===== src/rtl/hls_seq_pkg.sv =====
// Shared types for the Bambu accelerator run sequencer: FSM state encoding and slave access size.
package hls_seq_pkg;

    typedef enum logic [2:0] {
        StIdle,
        StLoad,
        StStart,
        StRun,
        StRdReq,
        StRdWait,
        StRdOut,
        StFin
    } seq_state_e;

    // Byte-wide access as encoded on S_data_ram_size.
    localparam logic [3:0] SZ_BYTE = 4'd8;

endpackage


===== src/rtl/hls_slave_port_if.sv =====
// Single-outstanding access engine for slave RAM channel 0; channel 1 is tied off.
module hls_slave_port_if
    import hls_seq_pkg::*;
#(
    parameter int unsigned AddrW = 7
) (
    input  logic               clk_i,
    input  logic               rst_i,
    input  logic               req_i,
    input  logic               we_i,
    input  logic [AddrW-1:0]   addr_i,
    input  logic [7:0]         wdata_i,
    output logic               busy_o,
    output logic               ack_o,
    output logic [7:0]         rdata_o,
    output logic [1:0]         s_oe_ram_o,
    output logic [1:0]         s_we_ram_o,
    output logic [2*AddrW-1:0] s_addr_ram_o,
    output logic [15:0]        s_wdata_ram_o,
    output logic [7:0]         s_data_ram_size_o,
    input  logic [15:0]        sout_rdata_ram_i,
    input  logic [1:0]         sout_datardy_i
);

    logic             pending_q, pending_d;
    logic             oe_q, oe_d;
    logic             we_q, we_d;
    logic [AddrW-1:0] addr_q, addr_d;
    logic [7:0]       wdata_q, wdata_d;
    logic             unused_hi;

    assign unused_hi = ^{sout_rdata_ram_i[15:8], sout_datardy_i[1]};

    always_comb begin
        pending_d = pending_q;
        oe_d      = 1'b0;
        we_d      = 1'b0;
        addr_d    = addr_q;
        wdata_d   = wdata_q;
        // Completion only counts while an access is in flight, so a stale DataRdy is dropped.
        ack_o     = pending_q & sout_datardy_i[0];
        if (ack_o) begin
            pending_d = 1'b0;
        end
        if (req_i && !pending_q) begin
            pending_d = 1'b1;
            oe_d      = ~we_i;
            we_d      = we_i;
            addr_d    = addr_i;
            if (we_i) begin
                wdata_d = wdata_i;
            end
        end
    end

    always_ff @(posedge clk_i or posedge rst_i) begin
        if (rst_i) begin
            pending_q <= 1'b0;
            oe_q      <= 1'b0;
            we_q      <= 1'b0;
            addr_q    <= '0;
            wdata_q   <= '0;
        end else begin
            pending_q <= pending_d;
            oe_q      <= oe_d;
            we_q      <= we_d;
            addr_q    <= addr_d;
            wdata_q   <= wdata_d;
        end
    end

    assign busy_o            = pending_q;
    assign rdata_o           = sout_rdata_ram_i[7:0];
    assign s_oe_ram_o        = {1'b0, oe_q};
    assign s_we_ram_o        = {1'b0, we_q};
    assign s_addr_ram_o      = {{AddrW{1'b0}}, addr_q};
    assign s_wdata_ram_o     = {8'h00, wdata_q};
    assign s_data_ram_size_o = {4'h0, (oe_q | we_q) ? SZ_BYTE : 4'h0};

endmodule


===== src/rtl/hls_run_sequencer.sv =====
// Runs one accelerator job: load image, pulse start, time the run, read results back, report.
module hls_run_sequencer
    import hls_seq_pkg::*;
#(
    parameter int unsigned ADDR_W     = 7,
    parameter int unsigned LOAD_BYTES = 64,
    parameter int unsigned LOAD_BASE  = 0,
    parameter int unsigned RD_BYTES   = 64,
    parameter int unsigned RD_BASE    = 0,
    parameter int unsigned TIMEOUT    = 200000000,
    parameter int unsigned CNT_W      = 32
) (
    input  logic                clock,
    input  logic                reset,
    input  logic                cmd_go,
    output logic                busy,
    input  logic                in_valid,
    output logic                in_ready,
    input  logic [7:0]          in_data,
    output logic                out_valid,
    input  logic                out_ready,
    output logic [7:0]          out_data,
    output logic                status_valid,
    output logic                status_ok,
    output logic [CNT_W-1:0]    cycles,
    output logic                acc_start_port,
    input  logic                acc_done_port,
    output logic [1:0]          S_oe_ram,
    output logic [1:0]          S_we_ram,
    output logic [2*ADDR_W-1:0] S_addr_ram,
    output logic [15:0]         S_Wdata_ram,
    output logic [7:0]          S_data_ram_size,
    input  logic [15:0]         Sout_Rdata_ram,
    input  logic [1:0]          Sout_DataRdy
);

    localparam logic [CNT_W-1:0] TimeoutCnt = CNT_W'(TIMEOUT);

    seq_state_e        state_q, state_d;
    logic [31:0]       idx_q, idx_d;
    logic [31:0]       ridx_q, ridx_d;
    logic [CNT_W-1:0]  cnt_q, cnt_d;
    logic [CNT_W-1:0]  cycles_q, cycles_d;
    logic              ok_q, ok_d;
    logic [7:0]        rdata_q, rdata_d;

    logic              port_req, port_we, port_busy, port_ack;
    logic [ADDR_W-1:0] port_addr;
    logic [7:0]        port_wdata, port_rdata;

    always_comb begin
        state_d        = state_q;
        idx_d          = idx_q;
        ridx_d         = ridx_q;
        cnt_d          = cnt_q;
        cycles_d       = cycles_q;
        ok_d           = ok_q;
        rdata_d        = rdata_q;
        port_req       = 1'b0;
        port_we        = 1'b0;
        port_addr      = ADDR_W'(RD_BASE + ridx_q);
        port_wdata     = in_data;
        in_ready       = 1'b0;
        acc_start_port = 1'b0;
        out_valid      = 1'b0;
        status_valid   = 1'b0;

        unique case (state_q)
            StIdle: begin
                if (cmd_go) begin
                    idx_d    = '0;
                    ridx_d   = '0;
                    cnt_d    = '0;
                    cycles_d = '0;
                    ok_d     = 1'b0;
                    state_d  = (LOAD_BYTES == 0) ? StStart : StLoad;
                end
            end
            StLoad: begin
                in_ready  = ~port_busy;
                port_we   = 1'b1;
                port_addr = ADDR_W'(LOAD_BASE + idx_q);
                port_req  = in_valid & ~port_busy;
                if (port_ack) begin
                    if (idx_q == LOAD_BYTES - 1) begin
                        state_d = StStart;
                    end else begin
                        idx_d = idx_q + 32'd1;
                    end
                end
            end
            StStart: begin
                acc_start_port = 1'b1;
                cnt_d          = CNT_W'(1);
                state_d        = StRun;
            end
            StRun: begin
                // done wins over timeout when both land on the same cycle.
                if (acc_done_port) begin
                    cycles_d = cnt_q;
                    ok_d     = 1'b1;
                    ridx_d   = '0;
                    state_d  = (RD_BYTES == 0) ? StFin : StRdReq;
                end else if (cnt_q == TimeoutCnt) begin
                    cycles_d = TimeoutCnt;
                    ok_d     = 1'b0;
                    state_d  = StFin;
                end else begin
                    cnt_d = cnt_q + CNT_W'(1);
                end
            end
            StRdReq: begin
                port_req = 1'b1;
                state_d  = StRdWait;
            end
            StRdWait: begin
                if (port_ack) begin
                    rdata_d = port_rdata;
                    state_d = StRdOut;
                end
            end
            StRdOut: begin
                out_valid = 1'b1;
                if (out_ready) begin
                    if (ridx_q == RD_BYTES - 1) begin
                        state_d = StFin;
                    end else begin
                        ridx_d  = ridx_q + 32'd1;
                        state_d = StRdReq;
                    end
                end
            end
            StFin: begin
                status_valid = 1'b1;
                state_d      = StIdle;
            end
            default: state_d = StIdle;
        endcase
    end

    always_ff @(posedge clock or posedge reset) begin
        if (reset) begin
            state_q  <= StIdle;
            idx_q    <= '0;
            ridx_q   <= '0;
            cnt_q    <= '0;
            cycles_q <= '0;
            ok_q     <= 1'b0;
            rdata_q  <= '0;
        end else begin
            state_q  <= state_d;
            idx_q    <= idx_d;
            ridx_q   <= ridx_d;
            cnt_q    <= cnt_d;
            cycles_q <= cycles_d;
            ok_q     <= ok_d;
            rdata_q  <= rdata_d;
        end
    end

    assign busy      = (state_q != StIdle);
    assign status_ok = ok_q;
    assign cycles    = cycles_q;
    assign out_data  = rdata_q;

    hls_slave_port_if #(
        .AddrW (ADDR_W)
    ) u_port (
        .clk_i             (clock),
        .rst_i             (reset),
        .req_i             (port_req),
        .we_i              (port_we),
        .addr_i            (port_addr),
        .wdata_i           (port_wdata),
        .busy_o            (port_busy),
        .ack_o             (port_ack),
        .rdata_o           (port_rdata),
        .s_oe_ram_o        (S_oe_ram),
        .s_we_ram_o        (S_we_ram),
        .s_addr_ram_o      (S_addr_ram),
        .s_wdata_ram_o     (S_Wdata_ram),
        .s_data_ram_size_o (S_data_ram_size),
        .sout_rdata_ram_i  (Sout_Rdata_ram),
        .sout_datardy_i    (Sout_DataRdy)
    );

endmodule


===== config.mk =====
export PLATFORM = sky130hd
export DESIGN_NAME = hls_run_sequencer
export DESIGN_NICKNAME = d
export VERILOG_FILES = /design/src/rtl/hls_seq_pkg.sv /design/src/rtl/hls_slave_port_if.sv /design/src/rtl/hls_run_sequencer.sv
export SDC_FILE = /design/constraint.sdc
export NUM_CORES = 1
export LEC_CHECK = 0
export BUFFER_PORTS_ARGS = -buffer_cell sky130_fd_sc_hd__buf_2
export CAP_MARGIN = 15
export CORE_UTILIZATION = 40
export DETAILED_ROUTE_END_ITERATION = 8
export MAX_ROUTING_LAYER = met4
export SETUP_SLACK_MARGIN = 0.05
export SKIP_CTS_REPAIR_TIMING = 1
export SLEW_MARGIN = 5
export SYNTH_ARGS = -nofsm -noshare
export SYNTH_HDL_FRONTEND = slang
export SYNTH_SLANG_ARGS = --single-unit

===== constraint.sdc =====
create_clock -name clock -period 7.23 [get_ports clock]
set_clock_uncertainty 0.1 [all_clocks]
set_input_delay 1.8075 -clock clock [delete_from_list [all_inputs] [get_ports clock]]
set_output_delay 1.8075 -clock clock [all_outputs]
set_load 0.05 [all_outputs]

Yosys cells after proc, flatten, opt, wreduce, memory -nomap -nowiden --
Cells that the tools add are included.
Cells by class: add/subtract/negate cells 3, equal/unequal tests 21, multiplexer cells 39, bitwise gates (word level) 5, reductions and logical operators 16
Operators by type and width (number):
- $mux W32 | 10
- $pmux W32 S3 | 2
- $pmux W32 S2 | 2
- $add A32 B1 Y32 const B | 3
- $eq A32 B6 Y1 const B | 2
- $eq A32 B28 Y1 const B | 1
- $pmux W3 S8 | 1
- $mux W3 | 7
- $ne A2 B2 Y1 const B | 10
- $eq A3 B3 Y1 const B | 4
- $mux W1 | 12
- $reduce_bool A3 Y1 | 3
- $reduce_and A4 Y1 | 2
- $mux W7 | 1
- $eq A3 B2 Y1 const B | 2
- $reduce_and A6 Y1 | 1
- $reduce_bool A2 Y1 | 3
- $reduce_and A5 Y1 | 1
- $mux W4 | 1
- $pmux W1 S2 | 2
- $reduce_and A2 Y1 | 2
- $eq A3 B1 Y1 const B | 1
- $logic_not A3 Y1 | 1
- $ne A3 B3 Y1 const B | 1
- other kinds (7) | 9
Storage, ports and cells: register bits 158, input bits 32, output and inout port bits 88, logic and storage cells 96

Depth between registers and ports, before layout --
word-level depth 5, depth in mapped cells 10, gate-level depth less buffers 8

Modules after synthesis --
From an unflattened synthesis, not the netlist that was laid out.
Unflattened totals: cell total of the unflattened synthesis 884, area, all modules 8341.8 um^2
Modules (own cells, without submodules):
- hls_run_sequencer | times used 1, cells each 806, area each 7357.1 um^2, seq. area each 3503.4 um^2
- hls_slave_port_if | times used 1, cells each 78, area each 984.7 um^2, seq. area each 450.4 um^2

Worst setup path after synthesis --
OpenSTA, ideal clock, no wires.
path type reg-to-output, start reg state_q[1], end out in_ready, arrival 1664 ps, required time 5322 ps, setup slack 3658 ps, cell stages (with the launch flop) 6, path buffers 2, path through dfrtp_1 > buf_6 > nor2_1 > nand2_1 > clkbuf_1 > nor2_1
On the way: longest elaborated chain between the ends 2
RTL lines:
- start, declared | RTL line hls_run_sequencer.sv:39 | seq_state_e state_q, state_d;
- start signal, assigned | RTL line hls_run_sequencer.sv:143 | state_q <= StIdle;
- start signal, assigned | RTL line hls_run_sequencer.sv:151 | state_q <= state_d;
- $eq A3 B1 Y1 | RTL line hls_run_sequencer.sv:68 | unique case (state_q)
- $mux W1 | RTL line hls_run_sequencer.sv:68
- end, declared | RTL line hls_run_sequencer.sv:18 | output logic in_ready,
Every way passes these cells.

Final worst setup path --
start reg state_q[0], end out out_valid
On the way: longest elaborated chain between the ends 2
RTL lines:
- $eq A3 B3 Y1 | RTL line hls_run_sequencer.sv:68
- $mux W1 | RTL line hls_run_sequencer.sv:68
- end, declared | RTL line hls_run_sequencer.sv:20 | output logic out_valid,
Every way passes these cells.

## Prompt
Return nothing but the lines from the start of the listing above through the line containing "pending_q <= 1'b0;", exactly as given.

## Solution for this exercise
===== src/rtl/hls_seq_pkg.sv =====
// Shared types for the Bambu accelerator run sequencer: FSM state encoding and slave access size.
package hls_seq_pkg;

    typedef enum logic [2:0] {
        StIdle,
        StLoad,
        StStart,
        StRun,
        StRdReq,
        StRdWait,
        StRdOut,
        StFin
    } seq_state_e;

    // Byte-wide access as encoded on S_data_ram_size.
    localparam logic [3:0] SZ_BYTE = 4'd8;

endpackage


===== src/rtl/hls_slave_port_if.sv =====
// Single-outstanding access engine for slave RAM channel 0; channel 1 is tied off.
module hls_slave_port_if
    import hls_seq_pkg::*;
#(
    parameter int unsigned AddrW = 7
) (
    input  logic               clk_i,
    input  logic               rst_i,
    input  logic               req_i,
    input  logic               we_i,
    input  logic [AddrW-1:0]   addr_i,
    input  logic [7:0]         wdata_i,
    output logic               busy_o,
    output logic               ack_o,
    output logic [7:0]         rdata_o,
    output logic [1:0]         s_oe_ram_o,
    output logic [1:0]         s_we_ram_o,
    output logic [2*AddrW-1:0] s_addr_ram_o,
    output logic [15:0]        s_wdata_ram_o,
    output logic [7:0]         s_data_ram_size_o,
    input  logic [15:0]        sout_rdata_ram_i,
    input  logic [1:0]         sout_datardy_i
);

    logic             pending_q, pending_d;
    logic             oe_q, oe_d;
    logic             we_q, we_d;
    logic [AddrW-1:0] addr_q, addr_d;
    logic [7:0]       wdata_q, wdata_d;
    logic             unused_hi;

    assign unused_hi = ^{sout_rdata_ram_i[15:8], sout_datardy_i[1]};

    always_comb begin
        pending_d = pending_q;
        oe_d      = 1'b0;
        we_d      = 1'b0;
        addr_d    = addr_q;
        wdata_d   = wdata_q;
        // Completion only counts while an access is in flight, so a stale DataRdy is dropped.
        ack_o     = pending_q & sout_datardy_i[0];
        if (ack_o) begin
            pending_d = 1'b0;
        end
        if (req_i && !pending_q) begin
            pending_d = 1'b1;
            oe_d      = ~we_i;
            we_d      = we_i;
            addr_d    = addr_i;
            if (we_i) begin
                wdata_d = wdata_i;
            end
        end
    end

    always_ff @(posedge clk_i or posedge rst_i) begin
        if (rst_i) begin
            pending_q <= 1'b0;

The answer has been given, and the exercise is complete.